NORMAN, OKLA. (Sept. 7, 2022) – The Neustadt Lit Fest, a celebration of international literature and culture, will take place Oct. 24–26 on the University of Oklahoma Norman campus. Headlined by Boubacar Boris Diop, the 2022 winner of the prestigious Neustadt International Prize for Literature, the hybrid festival will feature ten livestreamed, in-person plus two Zoom-only events for the first time in its more than 50-year history.
The festival and $50,000 award are sponsored by World Literature Today, OU’s award-winning magazine of international literature and culture.
Robert Con Davis-Undiano, WLT’s executive director, said that the decision to host a hybrid festival builds on strengths first discovered while hosting the festival virtually during the height of the Covid-19 pandemic. “We will have the best of two worlds — most of the events will be in-person for local students, faculty and the general public, and yet all events will be available to the entire world through the Zoom platform,” Davis-Undiano said.
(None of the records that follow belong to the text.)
### src/rtl/lzrw1_pkg.sv
// Shared LZRW1 item definitions, field widths and packer state encoding.
package lzrw1_pkg;

   localparam int LEN_W  = 4;
   localparam int OFF_W  = 12;
   localparam int BYTE_W = 8;

   typedef struct packed {
      logic              copy;
      logic [BYTE_W-1:0] lit;
      logic [LEN_W-1:0]  length;
      logic [OFF_W-1:0]  offset;
   } item_t;

   typedef enum logic [1:0] {
      FILL    = 2'd0,
      CTRL_LO = 2'd1,
      CTRL_HI = 2'd2,
      DATA    = 2'd3
   } state_e;

endpackage

### src/rtl/lzrw1_item_encoder.sv
// Maps one LZRW1 item to its on-stream bytes: a literal is one byte,
// a copy is {length, offset[11:8]} followed by offset[7:0].
module lzrw1_item_encoder
   import lzrw1_pkg::*;
(
   input  item_t       item_i,
   output logic [7:0]  byte0_o,
   output logic [7:0]  byte1_o,
   output logic [1:0]  nbytes_o
);

   always_comb begin
      byte0_o  = item_i.lit;
      byte1_o  = 8'h00;
      nbytes_o = 2'd1;
      if (item_i.copy) begin
         byte0_o  = {item_i.length, item_i.offset[OFF_W-1:8]};
         byte1_o  = item_i.offset[7:0];
         nbytes_o = 2'd2;
      end
   end

endmodule

### src/rtl/lzrw1_group_packer.sv
// Collects LZRW1 items into a group, then emits the control word (low byte
// first) followed by the buffered item bytes in acceptance order.
//
// state   | meaning
// FILL    | accepting items into the group buffer
// CTRL_LO | emitting control[7:0]
// CTRL_HI | emitting control[15:8] (16-item groups only)
// DATA    | emitting buffered bytes up to the byte count
module lzrw1_group_packer
   import lzrw1_pkg::*;
#(
   parameter int GROUP_ITEMS = 16
) (
   input  logic        clock,
   input  logic        reset,
   input  logic        in_valid,
   output logic        in_ready,
   input  logic        in_copy,
   input  logic [7:0]  in_byte,
   input  logic [3:0]  in_length,
   input  logic [11:0] in_offset,
   input  logic        in_last,
   output logic        out_valid,
   input  logic        out_ready,
   output logic [7:0]  out_data,
   output logic        out_last,
   output logic        busy
);

   localparam int DEPTH = 2 * GROUP_ITEMS;
   localparam int AW    = $clog2(DEPTH);
   localparam int BW    = $clog2(DEPTH + 1);
   localparam int CW    = $clog2(GROUP_ITEMS);
   localparam int IW    = $clog2(GROUP_ITEMS + 1);

   state_e                 state_q, state_d;
   logic [IW-1:0]          item_cnt_q, item_cnt_d;
   logic [BW-1:0]          byte_cnt_q, byte_cnt_d;
   logic [BW-1:0]          rd_ptr_q, rd_ptr_d;
   logic [GROUP_ITEMS-1:0] ctrl_q, ctrl_d;
   logic                   last_q, last_d;
   logic [7:0]             data_buf_q [DEPTH];

   item_t          in_item;
   logic [7:0]     enc_b0, enc_b1;
   logic [1:0]     enc_n;
   logic           in_fire, out_fire, rd_final;
   logic [IW-1:0]  item_next;
   logic [AW-1:0]  wr_idx, wr_idx1;
   logic [15:0]    ctrl_ext;

   assign in_item = '{copy: in_copy, lit: in_byte, length: in_length, offset: in_offset};

   lzrw1_item_encoder u_enc (
      .item_i   (in_item),
      .byte0_o  (enc_b0),
      .byte1_o  (enc_b1),
      .nbytes_o (enc_n)
   );

   assign in_fire   = in_valid & in_ready;
   assign out_fire  = out_valid & out_ready;
   assign item_next = item_cnt_q + IW'(1);
   assign rd_final  = (rd_ptr_q + BW'(1)) == byte_cnt_q;
   assign wr_idx    = byte_cnt_q[AW-1:0];
   assign wr_idx1   = wr_idx + AW'(1);
   assign busy      = (state_q != FILL);

   always_comb begin
      state_d    = state_q;
      item_cnt_d = item_cnt_q;
      byte_cnt_d = byte_cnt_q;
      rd_ptr_d   = rd_ptr_q;
      ctrl_d     = ctrl_q;
      last_d     = last_q;
      in_ready   = 1'b0;
      out_valid  = 1'b0;
      out_data   = 8'h00;
      out_last   = 1'b0;
      ctrl_ext   = 16'h0000;
      ctrl_ext[GROUP_ITEMS-1:0] = ctrl_q;

      case (state_q)
         FILL: begin
            in_ready = 1'b1;
            if (in_fire) begin
               ctrl_d[item_cnt_q[CW-1:0]] = in_copy;
               item_cnt_d = item_next;
               byte_cnt_d = byte_cnt_q + BW'(enc_n);
               if (item_next == IW'(GROUP_ITEMS) || in_last) begin
                  state_d = CTRL_LO;
                  last_d  = in_last;
               end
            end
         end
         CTRL_LO: begin
            out_valid = 1'b1;
            out_data  = ctrl_ext[7:0];
            if (out_fire) begin
               rd_ptr_d = '0;
               state_d  = (GROUP_ITEMS == 16) ? CTRL_HI : DATA;
            end
         end
         CTRL_HI: begin
            out_valid = 1'b1;
            out_data  = ctrl_ext[15:8];
            if (out_fire) state_d = DATA;
         end
         DATA: begin
            out_valid = 1'b1;
            out_data  = data_buf_q[rd_ptr_q[AW-1:0]];
            out_last  = last_q & rd_final;
            if (out_fire) begin
               if (rd_final) begin
                  // Group fully drained: start the next one from a clean slate.
                  state_d    = FILL;
                  item_cnt_d = '0;
                  byte_cnt_d = '0;
                  rd_ptr_d   = '0;
                  ctrl_d     = '0;
                  last_d     = 1'b0;
               end else begin
                  rd_ptr_d = rd_ptr_q + BW'(1);
               end
            end
         end
         default: state_d = FILL;
      endcase
   end

   always_ff @(posedge clock) begin
      if (reset) begin
         state_q    <= FILL;
         item_cnt_q <= '0;
         byte_cnt_q <= '0;
         rd_ptr_q   <= '0;
         ctrl_q     <= '0;
         last_q     <= 1'b0;
      end else begin
         state_q    <= state_d;
         item_cnt_q <= item_cnt_d;
         byte_cnt_q <= byte_cnt_d;
         rd_ptr_q   <= rd_ptr_d;
         ctrl_q     <= ctrl_d;
         last_q     <= last_d;
      end
   end

   // Buffer contents are only meaningful below byte_cnt_q, so no reset here.
   always_ff @(posedge clock) begin
      if (in_fire) begin
         data_buf_q[wr_idx] <= enc_b0;
         if (enc_n == 2'd2) data_buf_q[wr_idx1] <= enc_b1;
      end
   end

endmodule
### config.mk
export PLATFORM = sky130hd
export DESIGN_NAME = lzrw1_group_packer
export DESIGN_NICKNAME = d
export VERILOG_FILES = /design/src/rtl/lzrw1_pkg.sv /design/src/rtl/lzrw1_item_encoder.sv /design/src/rtl/lzrw1_group_packer.sv
export SDC_FILE = /design/constraint.sdc
export NUM_CORES = 1
export LEC_CHECK = 0
export CORE_MARGIN = 5
export CORE_UTILIZATION = 65
export CTS_BUF_LIST = sky130_fd_sc_hd__clkbuf_16
export DETAILED_ROUTE_END_ITERATION = 10
export PLACE_DENSITY_LB_ADDON = 0.08
export SYNTH_ARGS = -nofsm -noshare
export SYNTH_HDL_FRONTEND = slang
export SYNTH_SLANG_ARGS = --single-unit
### constraint.sdc
create_clock -name clock -period 5.9 [get_ports clock]
set_input_delay 1.18 -clock clock [delete_from_list [all_inputs] [get_ports clock]]
set_output_delay 1.18 -clock clock [all_outputs]
set_load 0.02 [all_outputs]
==> impl_results.md, run 1 <==
* Distinct cells, synth at between 50 and 60
* Reg-to-reg endpoint: data_buf_q[13][4]$_DFFE_PP_
* Sequential Power Share at 0.446
* Non-filler cells, final at 1643
* # diodes at 0
* CTS resizes at 0
* Die area at between 0.02 and 0.03 mm2
* Critical path's top delay family: buffers and inverters
* Synth Area in Simple Gates at 0.1033
* IO buf count at 41
* Part of the power in combinational logic at 0.132
* Vias in the first global route at between 10k and 15k
* Setup CP Type: reg2out
* 1st-iter DRT viols at between 1.5k and 2k
* Mux share of post-synthesis cell area at 0.1658
* Fin. Hold Viols at 0
* Largest family of logic cells by synthesized area: multiplexers
* Clock Power Share at 0.422
* CTS tree: done
* WHS at 489.5 ps
* Postcts setup bufs at 0
* Synth Area in Compound Gates at 0.1268
* Clock Latency Late Sink at 570 ps
* Cell area after synthesis at 0.01532 mm2
* Rows at 56
* Fin crit share at 0.8424
* P_leak at 5.529 nW
* WP data arrival at 3790 ps
* Crit start category: register
* Clock-pin slew on the worst setup and hold paths at 60 ps
* FFs w/ async S/R, synth at 0
* Element type at the critical path end: output port
* Share of layout cells above drive strength 1 at 0.2024
* Clock Skew at 6.984 ps
* Chip height at 163.5 um
* # Max-Cap Violations at 0
* Initial antenna violation count at 1
* Largest buffer count on any clock path at 3
* DR DRC count at 0
* Multi-input gate area at 0.006322 mm2
* Slew margin rel. at 0.08971
* Crit path largest cell delay at 850 ps
* Setup-failing EPs final at 0
* DP HPWL at 27060 um
* Hold path startpoint: ctrl_ext[13]$_SDFFE_PP0P_
* Sequential fraction of the synthesis area at 0.5555
* Top FF cell, synth: edfxtp_1
* Vias/cell at just under 7
* P_int at slightly above 4 mW
* Psw at 1.367 mW
* Cts hold-fix bufs at 0
* Num ports at 42
* CORE AREA at 0.02333 mm2
* Setup TNS Final at 0 ps
* First-pass GRT wire length at 64640 um
* Starting Density at 0.6564
* Reg-to-Reg Start: state_q[1]$_SDFFE_PP0P_
* Post-synth top area share at 0.5019
* Cell taking the most area after synthesis: edfxtp_1
* Crit-path slowest cell: dfxtp_4
* Crit Path Max Fanout at 46
* Worst reg2reg path depth at 7
* Syn_nets at 1358
* Routed vias at between 10k and 15k
* Worst min path class: reg2reg
* Adder-cell area share of the yosys netlist at 0.01029
* DR WL/cell at between 20 and 30 um
* Worst Hold Path EP: ctrl_ext[13]$_SDFFE_PP0P_
* Cell count after synthesis at 1316
* Clock root cell: clkbuf_16
* Max IR drop VDD at between 0.2 and 0.3 mV
* Achievable frequency at 201.2 MHz
* Placer Congestion at approximately 0.9
* Htree depth at 1
* Slew Limit Fails at 0
* Register area at 0.008517 mm2
* Cell chain of the critical path: buf_4, mux4_2, o22ai_1, nor2_1, a21oi_1, or3_1, o21ai_0, clkdlybuf4s50_1
* Largest net degree at the start of global routing at 47
* Hold path cells at 2
* Sw frac at 0.2520
* Outcome: finished, final reports clean
* Required time of the critical path at 4720 ps
* Syn_area_per_cell at 11.64 um2
* Worst Path Buf+Inv at 2
* Post-Route WL at approximately 43000 um
* CTS buffer count at 31
* Drt first pass iters at 6
* GRT Total Usage at 0.3245
* Fill cells at 1570
* Clock Sinks at 297
* Inst Count DP at approximately 1.6k
* Die X at roughly 160 um
* YS warnings at 0
* RSZ-0062 raised after global routing: false
* Worst Tran Pin Value at about 1400 ps
* Final ANT Viol Nets at 0
* Layout Area Growth over Synthesis at 11.24%
* Power per cell area at 318.4 mW/mm2
* EDFF count, synth at about 260
* Nets@finish at 1341
* Yosys reg bits at 297
* Fin crit period at between 4000 and 5000 ps
* Synth Area in XOR/XNOR at 0.004575
* Largest cells by area after synthesis: edfxtp_1 (50%), mux4_2 (9.7%), a21oi_1 (7.1%), nor2_1 (5.5%), mux2_2 (5.4%)
* FF-to-FF setup slack at between 1500 and 2000 ps
* Global route overflow at 0
-- metal layers --
metal  track usage  wire length, um  up-vias
met3       0.06157             5294      119
met2        0.4879            19510      764
met1        0.4869            16880     5428
met4        0.1014             1535        0
li1              -                -     4902
met5             0                0        -
-- per-stage QoR --
| stage | worst slack [ps] | instance area [um2] | power, mW | utilization |
|---|---|---|---|---|
| 6_report | 930.0 | 17040 | 5.424 | 0.7302 |
| 5_1_grt | 689.7 | 17040 | 5.567 | 0.7302 |
| 4_1_cts | 935.1 | 17030 | 5.406 | 0.7299 |
| 3_5_place_dp | 1131 | 15830 | 3.157 | 0.6785 |
| 3_3_place_gp | 1266 | 15830 | 3.135 | 0.6785 |
| 2_1_floorplan | 2495 | 15320 | 2.919 | - |
-- power groups by stage --
| stage | Sequential [mW] | Clock (mW) | Combinational [mW] |
|---|---|---|---|
| 2_1_floorplan | 2.44 | 0 | 0.478 |
| 3_3_place_gp | 2.46 | 0 | 0.674 |
| 3_5_place_dp | 2.46 | 0 | 0.694 |
| 4_1_cts | 2.42 | 2.29 | 0.699 |
| 5_1_grt | 2.42 | 2.38 | 0.764 |
| 6_report | 2.42 | 2.29 | 0.716 |
-- logic make-up after synthesis --
logic type,Yosys count
mux,162
buf+inv,127
compound gates,348
fa+ha+maj,12
xor+xnor,8
flops,297
simple gates,362
-- Yosys cell counts (all sizes together), types with 8 or more instances --
| master | number |
|---|---|
| edfxtp | 256 |
| nor2 | 234 |
| a21oi | 217 |
| clkbuf | 91 |
| mux2 | 74 |
| mux4 | 66 |
| nand2 | 53 |
| o21ai | 51 |
| dfxtp | 41 |
| o22ai | 36 |
| buf | 25 |
| mux2i | 22 |
| ha | 11 |
| inv | 11 |
| nand3 | 11 |
| nor3 | 10 |
| or2 | 10 |
| a22oi | 9 |
| a211oi | 8 |
| nand2b | 8 |
-- cell type report --
type / instances / share of cell area
tap: 319 / 0.02343
sequential: 297 / 0.4999
timing repair buffer: 66 / 0.03275
inverter: 11 / 0.002423
clock inverter: 27 / 0.02490
clock buffer: 31 / 0.04553
multi-input combinational: 892 / 0.3711
-- flip-flops by register name, indices dropped and copies added (netlist names), named ones only --
signal	cells
data_buf_q	256
ctrl_ext	16
byte_cnt_q	6
rd_ptr_q	6
item_cnt_q	5
state_q	2
last_q	1
-- tightest hold or removal path: cells and delay by family (launching register included) --
| kind | cells | cell delay [ps] |
|---|---|---|
| compound gates | 2 | 140 |
| flops | 1 | 310 |
-- worst max path at each step --
stage	cells after the start	to	slack, ps	from
floorplan	8	out_data[5]	2490	register
global placement	6	data_buf_q[13][5]$_DFFE_PP_	1270	in_valid
detailed placement	6	data_buf_q[13][7]$_DFFE_PP_	1130	in_valid
CTS	8	out_data[0]	940	register
global route	8	out_data[0]	690	register
finish	8	out_data[0]	930	register
-- cells in the final DEF (no fill, tap or decap), drive strengths merged, types with 33 or more instances in the layout --
cell type,netlist,layout
mux4,66,66
nor2,234,234
a21oi,217,217
edfxtp,256,256
o21ai,51,51
dfxtp,41,41
mux2,74,74
nand2,53,53
clkdlybuf4s50,0,33
o22ai,36,36
(Power assumes the default switching activity.)
==> inputs of run 2 (changes only) <==
--- a/config.mk
+++ b/config.mk
@@ -6,7 +6,7 @@
 export NUM_CORES = 1
 export LEC_CHECK = 0
 export CORE_MARGIN = 5
-export CORE_UTILIZATION = 65
+export CORE_UTILIZATION = 62
 export CTS_BUF_LIST = sky130_fd_sc_hd__clkbuf_16
 export DETAILED_ROUTE_END_ITERATION = 10
 export PLACE_DENSITY_LB_ADDON = 0.08
==> constraint.sdc (replaced) <==
create_clock -name clock -period 5.1 [get_ports clock]
set_input_delay 1.02 -clock clock [delete_from_list [all_inputs] [get_ports clock]]
set_output_delay 1.02 -clock clock [all_outputs]
set_load 0.02 [all_outputs]
==> impl_results.md, run 2 (synthesis gave the netlist of run 1 again) <==
* Element type at the critical path end: output port
* Worst Hold Path EP: ctrl_ext[0]$_SDFFE_PP0P_
* Clock root cell: clkbuf_16
* Max reg flops at 256
* CTS buffer count at 31
* Routed vias at 11.10k
* IO buf count at 41
* Slew Limit Fails at 0
* Fin crit period at 4673 ps
* Die X at approximately 170 um
* CORE AREA at 0.02432 mm2
* Post-Route WL at 42160 um
* Rows at 57
* Biggest register: data_buf_q
* Layout Area Growth over Synthesis at 11.39%
* Nets@finish at 1364
* DP HPWL at 27230 um
* Initial antenna violation count at 0
* Crit start category: register
* Pre-CTS setup slack at 737.4 ps
* Fill cells at 1743
* Reg-to-Reg Start: state_q[0]$_SDFFE_PP0P_
* GRT Total Usage at 0.2975
* CTS resizes at 0
* DR WL/cell at 25.25 um
* Hold path startpoint: ctrl_ext[0]$_SDFFE_PP0P_
* P_leak at around 5.6 nW
* Chip height at 167.2 um
* Worst Tran Pin Value at 1261 ps
* Final ANT Viol Nets at 0
* RSZ-0062 raised after global routing: false
* First-pass GRT wire length at 64430 um
* Hold path cells at 2
* Inst Count DP at 1613
* Num ports at 42
* Commonest non-fill, non-tap cell in the layout: edfxtp_1
* Clock Skew at between 15 and 20 ps
* Clock-pin slew on the worst setup and hold paths at 60 ps
* Non-filler cells, final at 1670
* WP data arrival at 3650 ps
* Share of layout cells above drive strength 1 at 0.2073
* # diodes at 0
* Setup TNS Final at 0 ps
* Worst reg2reg path depth at 8
* Fin. Hold Viols at 0
* Commonest non-fill, non-tap cells in the layout: edfxtp_1 (256), nor2_1 (226), a21oi_1 (217)
* # Max-Cap Violations at 0
* Largest buffer count on any clock path at 3
* Setup ws final at roughly 430 ps
* Worst min path class: reg2reg
* Postcts setup bufs at 0
* Vias in the first global route at 10.84k
* Clock Latency Late Sink at roughly 570 ps
* Starting Density at 0.6298
* Setup CP Type: reg2out
* CTS tree: done
* Crit Path Max Fanout at 33
* 1st-iter DRT viols at 1515
* Setup-failing EPs final at 0
* DR DRC count at 0
* Max IR drop VDD at 0.2530 mV
* Htree depth at 1
* Reg-to-reg endpoint: data_buf_q[21][3]$_DFFE_PP_
* Outcome: finished, final reports clean
* Power per cell area at 348.5 mW/mm2
* FF-to-FF setup slack at 1180 ps
* Tot Pwr at around 5.9 mW
* Placer Congestion at 0.8697
* Largest net degree at the start of global routing at 34
* Required time of the critical path at 4080 ps
* Slew margin rel. at 0.1504
* Cts hold-fix bufs at 0
* Die area at 0.02795 mm2
* Clock Sinks at 297
* Achievable frequency at 214.0 MHz
* Drt first pass iters at 6
* Vias/cell at between 6 and 7
* Fin crit share at 0.9162
* Global route overflow at 0
run 2: cell count changes in the layout (fill, tap and decap cells not counted):
cell	before	now
clkinvlp_4	3	1
bufinv_16	11	5
clkbuf_4	1	0
o21ai_0	51	50
clkinv_1	2	11
clkdlybuf4s50_1	33	35
buf_4	24	47
clkinvlp_2	0	1
o21ai_1	0	1
buf_12	0	1
clkinv_4	2	0
clkinv_2	6	5
buf_2	8	6
run 2: metal layers:
layer	routed length [um]	vias to the layer above	part of all wire	track usage
met3	3997	100	0.095	0.04809
met4	1440	0	0.034	0.1006
li1	-	4955	-	-
met1	16350	5451	0.39	0.4164
met5	0	-	0	0
met2	20370	591	0.48	0.4833
run 2: through the flow:
| stage | area [um2] | hold slack [ps] | util |
|---|---|---|---|
| after floorplan | 15320 | 450.6 | - |
| after global placement | 16040 | 461.8 | 0.6595 |
| after detailed placement | 16040 | 481.3 | 0.6595 |
| after CTS | 17060 | 493.0 | 0.7015 |
| after global routing | 17060 | 518.6 | 0.7015 |
| final | 17060 | 497.4 | 0.7015 |
run 2: power breakdown:
part | total (mW) | switching [mW] | internal (mW)
clock network | 2.30 | 0.950 | 1.35
logic | 0.847 | 0.556 | 0.291
registers | 2.80 | 0.0501 | 2.75
total | 5.95 | 1.56 | 4.39
run 2: cell type report:
type                    instances  area [um2]  area share
clock buffers                  31       775.7     0.04547
clock inverters                26       245.2     0.01437
inverters                      11       41.29    0.002420
multi-input cells             892        6322      0.3706
flip-flops and latches        297        8517      0.4992
well taps                     324       405.4     0.02376
repair buffers                 89       753.2     0.04415
run 2: worst max-delay path by stage:
stage / startpoint / endpoint / slack, ps / cells past startpoint
5_1_grt: register / out_data[2] / 320 / 7
3_3_place_gp: in_valid / data_buf_q[21][4]$_DFFE_PP_ / 820 / 7
6_report: register / out_data[2] / 430 / 7
4_1_cts: register / out_data[0] / 450 / 7
2_1_floorplan: register / out_data[5] / 1850 / 8
3_5_place_dp: in_valid / data_buf_q[21][4]$_DFFE_PP_ / 740 / 7
run 2: critical path, cell delays in order, from the launching register on:
cell and delay [ps]:
dfxtp_4 760, buf_12 310, mux4_2 290, mux2i_1 90, a211oi_1 520, o221ai_1 310, o21ai_0 140, clkdlybuf4s50_1 630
Interested attendees are invited to register for any of the 12 events on the Neustadt Prize website. The full schedule for the festival can be found here.
In addition to four events celebrating Diop, as well as the world premiere of the Black and Blues dance film based on his work, attendees can enjoy readings and book giveaways from the nine writers who served on the jury to select the next winner of the NSK Neustadt Prize for Children’s and Young Adult Literature. The 2023 NSK laureate will be announced during the Lit Fest.
Award-winning Senegalese author Diop (b. 1946) is one of today’s most prominent African novelists, playwrights and essayists. The Neustadt jury commended his most celebrated novel, Murambi: The Book of Bones (2006), which was inspired by his time in Rwanda in 1998 after the genocide against the Tutsi.
Diop has also won the Senegalese Republic Grand Prize (1990) for Les Tambours de la mémoire and the Prix Tropiques (1997) for Le Cavalier et son ombre. His two most recent novels, Malaanum lëndëm (2022) and Bàmmeelu Kocc Barma (2017), written in Wolof, were published by EJO Editions, a publishing house specializing in literature written in Senegalese national languages, which Diop founded in 2016.
Writer and translator Jennifer Croft nominated Diop for the Neustadt Prize. A Guggenheim Fellow, Croft won the Man Booker International Prize in 2018 for her translation of Nobel laureate Olga Tokarczuk’s Flights.
Highly respected within the literary community for its recognition of excellence, the Neustadt International Prize for Literature is often referenced as the “American Nobel” for its reputation as a lead-up to the Swedish Academy’s annual selection. The first international literary award of its scope to originate in the United States, the Neustadt Prize is one of very few international prizes for which poets, novelists and playwrights are equally eligible. Winners receive $50,000, a replica of an eagle feather cast in silver and a prize certificate. A generous endowment from the Neustadt family of Dallas, Denver and Watertown, Massachusetts, ensures the award’s existence in perpetuity.
Established in 1927 as a magazine publishing office, the World Literature Today organization now serves the international, state and university communities by achieving excellence as a literary publication, a sponsor of literary prizes and a humanities center for students.